Luego de encajar tres de las cuatro peponas con que la "Unión" le vendió la panadería completolia a la "U", cayó de cajón que Gustavo Biscayzacú se ganó con creces la envestidura de pulento de la contienda y, lo que es más relevante a estas alturas, el honor de ser el máximo amigo del gol de la actual competencia, dado que el uruguayo llegó a once dianas.
Seco a la hora de definir, oportuno con ese olfato que sólo algunos tienen y peligrosón en todo momento en el área sagrada, el "Grillo" una vez más se convirtió en una pesadilla en la zaga rival. Razones de sobra para estar más contento que perro con pulgas, pues "siento que esta vez vamos por buen camino, haciendo un fútbol bonito y con hambre de título, que es lo que tanto echaba de menos la gente de Unión Española", verseó el petiso de cuyas patulecas brota poesía pelotera puritana.

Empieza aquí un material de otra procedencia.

<file path="src/rtl/cnn_pkg.sv">
// Shared CNN datapath definitions: dilation codes, tile defaults and the
// code-to-dilation-factor mapping used by the shift-RAM sequencers.
package cnn_pkg;

    localparam logic [1:0] DILATION_NONE = 2'b00;
    localparam logic [1:0] DILATION_2    = 2'b01;
    localparam logic [1:0] DILATION_4    = 2'b10;
    localparam logic [1:0] DILATION_BAD  = 2'b11;

    localparam int TILE_W_DEF = 32;
    localparam int TILE_H_DEF = 32;

    function automatic logic [2:0] dil_factor(input logic [1:0] code);
        logic [2:0] d;
        case (code)
            DILATION_2: d = 3'd2;
            DILATION_4: d = 3'd4;
            default:    d = 3'd1;
        endcase
        return d;
    endfunction

endpackage

</file>
<file path="src/rtl/tile_pos_counter.sv">
// Raster row/column counter for one tile; saturates at the last pixel so it
// never runs past the tile end.
module tile_pos_counter
    import cnn_pkg::*;
#(
    parameter int TILE_W = TILE_W_DEF,
    parameter int TILE_H = TILE_H_DEF,
    parameter int POS_W  = 6
) (
    input  logic             clk,
    input  logic             rst,
    input  logic             clr,
    input  logic             inc,
    output logic [POS_W-1:0] row_o,
    output logic [POS_W-1:0] col_o,
    output logic             last_o
);

    logic [POS_W-1:0] row_reg, row_next;
    logic [POS_W-1:0] col_reg, col_next;
    logic             col_last;
    logic             row_last;

    assign col_last = (col_reg == POS_W'(TILE_W - 1));
    assign row_last = (row_reg == POS_W'(TILE_H - 1));
    assign last_o   = col_last && row_last;
    assign row_o    = row_reg;
    assign col_o    = col_reg;

    always_comb begin
        row_next = row_reg;
        col_next = col_reg;
        if (clr) begin
            row_next = '0;
            col_next = '0;
        end else if (inc && !last_o) begin
            if (col_last) begin
                col_next = '0;
                row_next = row_reg + 1'b1;
            end else begin
                col_next = col_reg + 1'b1;
            end
        end
    end

    always_ff @(posedge clk) begin
        if (rst) begin
            row_reg <= '0;
            col_reg <= '0;
        end else begin
            row_reg <= row_next;
            col_reg <= col_next;
        end
    end

endmodule

</file>
<file path="src/rtl/shift_ram_tile_ctrl.sv">
// Tile sequencer for a dilated shift RAM: clears the line buffer, streams one
// tile of pixels from the ifmap FIFO and flags complete in-tile 3x3 windows.
module shift_ram_tile_ctrl
    import cnn_pkg::*;
#(
    parameter int TILE_W = TILE_W_DEF,
    parameter int TILE_H = TILE_H_DEF,
    parameter int POS_W  = 6
) (
    input  logic             clk,
    input  logic             rst,
    input  logic             start_i,
    input  logic             abort_i,
    input  logic [1:0]       dilation_sel_i,
    input  logic             pe_ready_i,
    input  logic             fifo_valid_i,
    output logic             fifo_req_o,
    output logic             sr_en_o,
    output logic             sr_clear_o,
    output logic [1:0]       sr_dilation_o,
    output logic             win_valid_o,
    output logic [POS_W-1:0] win_row_o,
    output logic [POS_W-1:0] win_col_o,
    output logic             busy_o,
    output logic             done_o,
    output logic             err_o
);

    typedef enum logic [1:0] {
        ST_IDLE,
        ST_CLEAR,
        ST_RUN,
        ST_DONE
    } state_t;

    state_t           state_reg, state_next;
    logic [1:0]       dilation_reg, dilation_next;
    logic             abort_flag_reg, abort_flag_next;
    logic             err_reg, err_next;
    logic             win_valid_reg, win_valid_next;
    logic [POS_W-1:0] win_row_reg, win_row_next;
    logic [POS_W-1:0] win_col_reg, win_col_next;

    logic             accept;
    logic             cnt_clr;
    logic [POS_W-1:0] pos_row;
    logic [POS_W-1:0] pos_col;
    logic             pos_last;
    logic [POS_W-1:0] d_val;
    logic [POS_W-1:0] two_d;

    tile_pos_counter #(
        .TILE_W (TILE_W),
        .TILE_H (TILE_H),
        .POS_W  (POS_W)
    ) u_pos (
        .clk    (clk),
        .rst    (rst),
        .clr    (cnt_clr),
        .inc    (accept),
        .row_o  (pos_row),
        .col_o  (pos_col),
        .last_o (pos_last)
    );

    assign d_val = POS_W'(dil_factor(dilation_reg));
    assign two_d = d_val << 1;

    // abort wins over accept, so no pixel is consumed in the abort cycle
    always_comb begin
        state_next      = state_reg;
        dilation_next   = dilation_reg;
        abort_flag_next = abort_flag_reg;
        err_next        = 1'b0;
        accept          = 1'b0;
        cnt_clr         = 1'b0;
        fifo_req_o      = 1'b0;
        sr_clear_o      = 1'b0;
        done_o          = 1'b0;
        case (state_reg)
            ST_IDLE: begin
                if (start_i) begin
                    if (dilation_sel_i == DILATION_BAD) begin
                        err_next = 1'b1;
                    end else begin
                        dilation_next   = dilation_sel_i;
                        abort_flag_next = 1'b0;
                        state_next      = ST_CLEAR;
                    end
                end
            end
            ST_CLEAR: begin
                sr_clear_o = 1'b1;
                cnt_clr    = 1'b1;
                if (abort_i) begin
                    abort_flag_next = 1'b1;
                end else begin
                    state_next      = abort_flag_reg ? ST_IDLE : ST_RUN;
                    abort_flag_next = 1'b0;
                end
            end
            ST_RUN: begin
                if (abort_i) begin
                    abort_flag_next = 1'b1;
                    state_next      = ST_CLEAR;
                end else begin
                    fifo_req_o = pe_ready_i;
                    accept     = fifo_valid_i && pe_ready_i;
                    if (accept && pos_last) begin
                        state_next = ST_DONE;
                    end
                end
            end
            ST_DONE: begin
                if (abort_i) begin
                    abort_flag_next = 1'b1;
                    state_next      = ST_CLEAR;
                end else begin
                    done_o     = 1'b1;
                    state_next = ST_IDLE;
                end
            end
            default: state_next = ST_IDLE;
        endcase
    end

    // window centre lags the newest pixel by D in both directions
    always_comb begin
        win_valid_next = accept && (pos_row >= two_d) && (pos_col >= two_d);
        win_row_next   = win_row_reg;
        win_col_next   = win_col_reg;
        if (win_valid_next) begin
            win_row_next = pos_row - d_val;
            win_col_next = pos_col - d_val;
        end
    end

    always_ff @(posedge clk) begin
        if (rst) begin
            state_reg      <= ST_IDLE;
            dilation_reg   <= DILATION_NONE;
            abort_flag_reg <= 1'b0;
            err_reg        <= 1'b0;
            win_valid_reg  <= 1'b0;
            win_row_reg    <= '0;
            win_col_reg    <= '0;
        end else begin
            state_reg      <= state_next;
            dilation_reg   <= dilation_next;
            abort_flag_reg <= abort_flag_next;
            err_reg        <= err_next;
            win_valid_reg  <= win_valid_next;
            win_row_reg    <= win_row_next;
            win_col_reg    <= win_col_next;
        end
    end

    assign sr_en_o       = accept;
    assign sr_dilation_o = dilation_reg;
    assign win_valid_o   = win_valid_reg;
    assign win_row_o     = win_row_reg;
    assign win_col_o     = win_col_reg;
    assign busy_o        = (state_reg != ST_IDLE);
    assign err_o         = err_reg;

endmodule

</file>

"Lo que más me tiene contento es que con los mansos jugadorazos que tengo al lado, que saben dejarme la mesa servida, estoy rindiendo como nunca. No quiero llevarme todos los méritos, porque hacer tres goles en un partido es importante, pero lo es aún más el que todos estemos jugando a pedir de boca", concluyó el charrúa, antes de recibir el merecido calugazo de su señora en un camarín hispano feliz como hace tiempo no se veía.